Scientific classification
- Kingdom: Plantae
- Clade: Tracheophytes
- Clade: Angiosperms
- Clade: Monocots
- Order: Asparagales
- Family: Orchidaceae
- Subfamily: Orchidoideae
- Tribe: Diurideae
- Genus: Prasophyllum
- Species: P. asinantum
- Binomial name: Prasophyllum asinantum R.J.Bates

= Prasophyllum asinantum =

- Authority: R.J.Bates

Species of orchid

Prasophyllum asinantum is a species of orchid that is endemic to the south-east of South Australia. It has a single dark green leaf and up to five sweetly-scented, greenish-brown flowers with a cream-coloured and green labellum. It only flowers after summer bushfires.

==Description==
Prasophyllum asinantum is a slender, terrestrial herb with an underground tuber and a single dark green leaf up to 180 mm long, 0.8–1 mm wide and sheathing the flowering stem for half its length. Up to five sweetly-scented, greenish-brown flowers are arranged on the flowering spike. As with others in the genus, the flowers are inverted so that the labellum is above the column rather than below it. The dorsal sepal is egg-shaped, up to 3 mm wide and dished. The lateral sepals are lance-shaped, spread apart from each other and about 1 mm wide. The petals are oblong, about 3 mm long, 1 mm wide and have pale edges. The labellum is egg-shaped to wedge-shaped, up to 8 mm long, 2 mm wide, cream-coloured and green, with a channelled, yellowish-green callus up to 3 mm long.
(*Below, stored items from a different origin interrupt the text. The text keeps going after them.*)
This is an optimization exercise on Yosys and OpenROAD, whose aim is small area, not a production implementation.
Only simulation tests tie the RTL to the original design; equivalence was not proved.
Power and IR drop assume default switching activity.

== 10-06 ==
==> module mesi_system, before the edit <==
module mesi_system (
   input  logic                         clk,
   input  logic                         rst_n,
   input  logic                         p0_cyc,
   input  logic                         p0_stb,
   input  logic                         p0_we,
   input  logic [mesi_pkg::ADDR_W-1:0]  p0_adr,
   input  logic [mesi_pkg::DATA_W-1:0]  p0_dat_w,
   output logic [mesi_pkg::DATA_W-1:0]  p0_dat_r,
   output logic                         p0_ack,
   input  logic                         p1_cyc,
   input  logic                         p1_stb,
   input  logic                         p1_we,
   input  logic [mesi_pkg::ADDR_W-1:0]  p1_adr,
   input  logic [mesi_pkg::DATA_W-1:0]  p1_dat_w,
   output logic [mesi_pkg::DATA_W-1:0]  p1_dat_r,
   output logic                         p1_ack
);
   localparam int DW = mesi_pkg::DATA_W;
   localparam int NW = mesi_pkg::MEM_WORDS;
   localparam int NL = mesi_pkg::NUM_LINES;
   localparam int IW = mesi_pkg::INDEX_W;
   localparam int TW = mesi_pkg::TAG_W;
   localparam logic [2:0] C_IDLE   = 3'd0;
   localparam logic [2:0] C_ACK    = 3'd1;
   localparam logic [2:0] C_LOOKUP = 3'd7;
   logic [2:0]              cnt;
   logic                    port;             
   logic                    last_port;        
   logic [NW-1:0][DW-1:0]   mem;              
   logic [NW-1:0]           vld;              
   logic [NL-1:0][TW-1:0]   tag0, tag1;       
   logic [NL-1:0][1:0]      st0,  st1;        
   logic                    req0, req1, grant;
   logic                    we;
   logic [mesi_pkg::ADDR_W-1:0] adr;
   logic [DW-1:0]           din;
   logic [IW-1:0]           idx;
   logic [TW-1:0]           tg;
   logic [TW-1:0]           own_tag, oth_tag;
   logic [1:0]              own_st,  oth_st;
   logic                    own_hit, oth_hit;
   logic                    wb;
   logic [2:0]              k;
   logic                    own_upd, oth_upd;
   logic [1:0]              own_new, oth_new;
   logic                    lookup;
   logic [NW-1:0]           sel;
   logic [NW-1:0]           dec;              
   logic [NW-1:0]           wen;              
   logic [3:0]              dlo;
   logic [7:0]              dhi;
   logic [DW-1:0]           rd;
   assign req0  = p0_cyc & p0_stb;
   assign req1  = p1_cyc & p1_stb;
   assign grant = (req0 & req1) ? ~last_port : req1;    
   assign we  = port ? p1_we    : p0_we;
   assign adr = port ? p1_adr   : p0_adr;
   assign din = port ? p1_dat_w : p0_dat_w;
   assign idx = adr[IW-1:0];
   assign tg  = adr[mesi_pkg::ADDR_W-1:IW];
   assign own_tag = port ? tag1[idx] : tag0[idx];
   assign own_st  = port ? st1[idx]  : st0[idx];
   assign oth_tag = port ? tag0[idx] : tag1[idx];
   assign oth_st  = port ? st0[idx]  : st1[idx];
   assign own_hit = (own_st != mesi_pkg::ST_I) && (own_tag == tg);
   assign oth_hit = (oth_st != mesi_pkg::ST_I) && (oth_tag == tg);
   assign wb      = ~own_hit && (own_st == mesi_pkg::ST_M);   
   always_comb
   begin
      if (own_hit)
         k = (we && own_st == mesi_pkg::ST_S) ? 3'd2 : 3'd1;
      else if (wb)
         k = (we || oth_hit) ? 3'd3 : 3'd4;
      else
         k = (we || oth_hit) ? 3'd2 : 3'd3;
   end
   assign own_upd = we | ~own_hit;
   assign own_new = we ? mesi_pkg::ST_M : (oth_hit ? mesi_pkg::ST_S : mesi_pkg::ST_E);
   assign oth_upd = oth_hit & (we | ~own_hit);
   assign oth_new = we ? mesi_pkg::ST_I : mesi_pkg::ST_S;
   assign lookup = (cnt == C_LOOKUP);
   always_ff @(posedge clk)
   begin
      if (!rst_n)
      begin
         cnt       <= C_IDLE;
         last_port <= 1'b0;                   
         st0       <= '0;
         st1       <= '0;
         vld       <= '0;
      end
      else
      begin
         case (cnt)
            C_IDLE:
               if (req0 | req1)
               begin
                  cnt       <= C_LOOKUP;
                  last_port <= grant;
               end
            C_LOOKUP:
               cnt <= k;
            3'd4:    cnt <= 3'd3;
            3'd3:    cnt <= 3'd2;
            3'd2:    cnt <= 3'd1;
            default: cnt <= C_IDLE;
         endcase
         if (lookup)
         begin
            if (own_upd)
            begin
               if (port) st1[idx] <= own_new;
               else      st0[idx] <= own_new;
            end
            if (oth_upd)
            begin
               if (port) st0[idx] <= oth_new;
               else      st1[idx] <= oth_new;
            end
            vld <= vld | wen;
         end
      end
   end
   always_ff @(posedge clk)
   begin
      if (cnt == C_IDLE)
         port <= grant;
      if (lookup && own_upd)
      begin
         if (port) tag1[idx] <= tg;
         else      tag0[idx] <= tg;
      end
   end
   always_comb
   begin
      for (int i = 0; i < 4; i++)
         dlo[i] = (idx == i);
      for (int i = 0; i < 8; i++)
         dhi[i] = (tg == i);
      for (int w = 0; w < NW; w++)
      begin
         dec[w] = dhi[w/4] & dlo[w%4];
         wen[w] = dec[w] & lookup & we;
      end
   end
   always_ff @(posedge clk)
   begin
      for (int w = 0; w < NW; w++)
         if (wen[w])
            mem[w] <= din;
   end
   localparam int NG = (NW + 2) / 3;           
   logic [3*NG-1:0]         sel_x;
   logic [DW-1:0][3*NG-1:0] bit_x;
   logic [DW-1:0][NG-1:0]   grp_n;
   always_comb
   begin
      for (int w = 0; w < NW; w++)
         sel[w] = dec[w] & vld[w];
      sel_x = '0;
      sel_x[NW-1:0] = sel;
      for (int b = 0; b < DW; b++)
      begin
         bit_x[b] = '0;
         for (int w = 0; w < NW; w++)
            bit_x[b][w] = mem[w][b];
      end
   end
   for (genvar b = 0; b < DW; b++)
   begin : g_rd
      for (genvar g = 0; g < NG; g++)
      begin : g_grp
         mesi_rd3 u_rd3 (
            .d   (bit_x[b][3*g +: 3]),
            .s   (sel_x[3*g +: 3]),
            .y_n (grp_n[b][g])
         );
      end
      assign rd[b] = ~&grp_n[b];
   end
   assign p0_dat_r = rd;                      
   assign p1_dat_r = rd;
   assign p0_ack   = (cnt == C_ACK) & ~port;
   assign p1_ack   = (cnt == C_ACK) &  port;
endmodule
export LEC_CHECK = 0
export CAP_MARGIN = 20
export CORE_MARGIN = 2
export CORE_UTILIZATION = 60
export CTS_BUF_LIST = sky130_fd_sc_hd__clkbuf_8
export CTS_CLUSTER_SIZE = 30
export PLACE_DENSITY = 0.7
export SLEW_MARGIN = 20
export SYNTH_HIERARCHICAL = 1
create_clock -name core_clock -period 7.0 [get_ports {clk}]
run.sh (not shown) runs the stock make flow with config.mk's settings and CLKGATE_MAP_FILE= SYNTH_SCRIPT=/design/flow/synth_recipe.tcl, a recipe that flattens the netlist after the stock synthesis.
Input changes introduced in 04-24 (baseline for comparison: 10-06):
--- a/flow/design.v
+++ b/flow/design.v
@@ -82,9 +82,8 @@
    assign req0  = p0_cyc & p0_stb;
    assign req1  = p1_cyc & p1_stb;
    assign grant = (req0 & req1) ? ~last_port : req1;    
    assign we  = port ? p1_we    : p0_we;
-   assign adr = port ? p1_adr   : p0_adr;
    assign din = port ? p1_dat_w : p0_dat_w;
    assign idx = adr[IW-1:0];
    assign tg  = adr[mesi_pkg::ADDR_W-1:IW];
    assign own_tag = port ? tag1[idx] : tag0[idx];
@@ -152,9 +151,12 @@
    end
    always_ff @(posedge clk)
    begin
       if (cnt == C_IDLE)
+      begin
          port <= grant;
+         adr  <= grant ? p1_adr : p0_adr;
+      end
       if (lookup && own_upd)
       begin
          if (port) tag1[idx] <= tg;
          else      tag0[idx] <= tg;
Notes after the runs:
Looking only at reg-to-reg setup timing slack, and setting everything else aside, the higher value of 10-06 and 04-24 goes to 04-24. Number of clock buffers in the layout ended up 10 higher on 04-24 than on 10-06. Compared with 10-06, in 04-24 detailed-route wire length on metal 1 has increased, final core utilization has decreased, total length of routed met3 wires has increased, die area has increased. Setup slack: 04-24 > 10-06. Data arrival at the endpoint of the critical path: lower on 04-24. Register share of the cell area, 10-06 and 04-24: larger value in 04-24. Going from 10-06 to 04-24, power now larger; length in cells of the worst reg-to-reg path now smaller.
Flowering only occurs after summer bushfires.

==Taxonomy and naming==
Prasophyllum asinantum was first formally described in 2015 by Robert John Bates in Australian Orchid Review from a specimen he collected in 2013. The specific epithet (asinantum) means "insignificant", referring to the "unspectacular and short-lived nature of the plants".

==Distribution and habitat==
This orchid is only known from the mid to upper southeast of South Australia, where it grows on and near low limestone rises on plains in the Big Heath, Gum Lagoon and Mount Boothby Conservation Parks.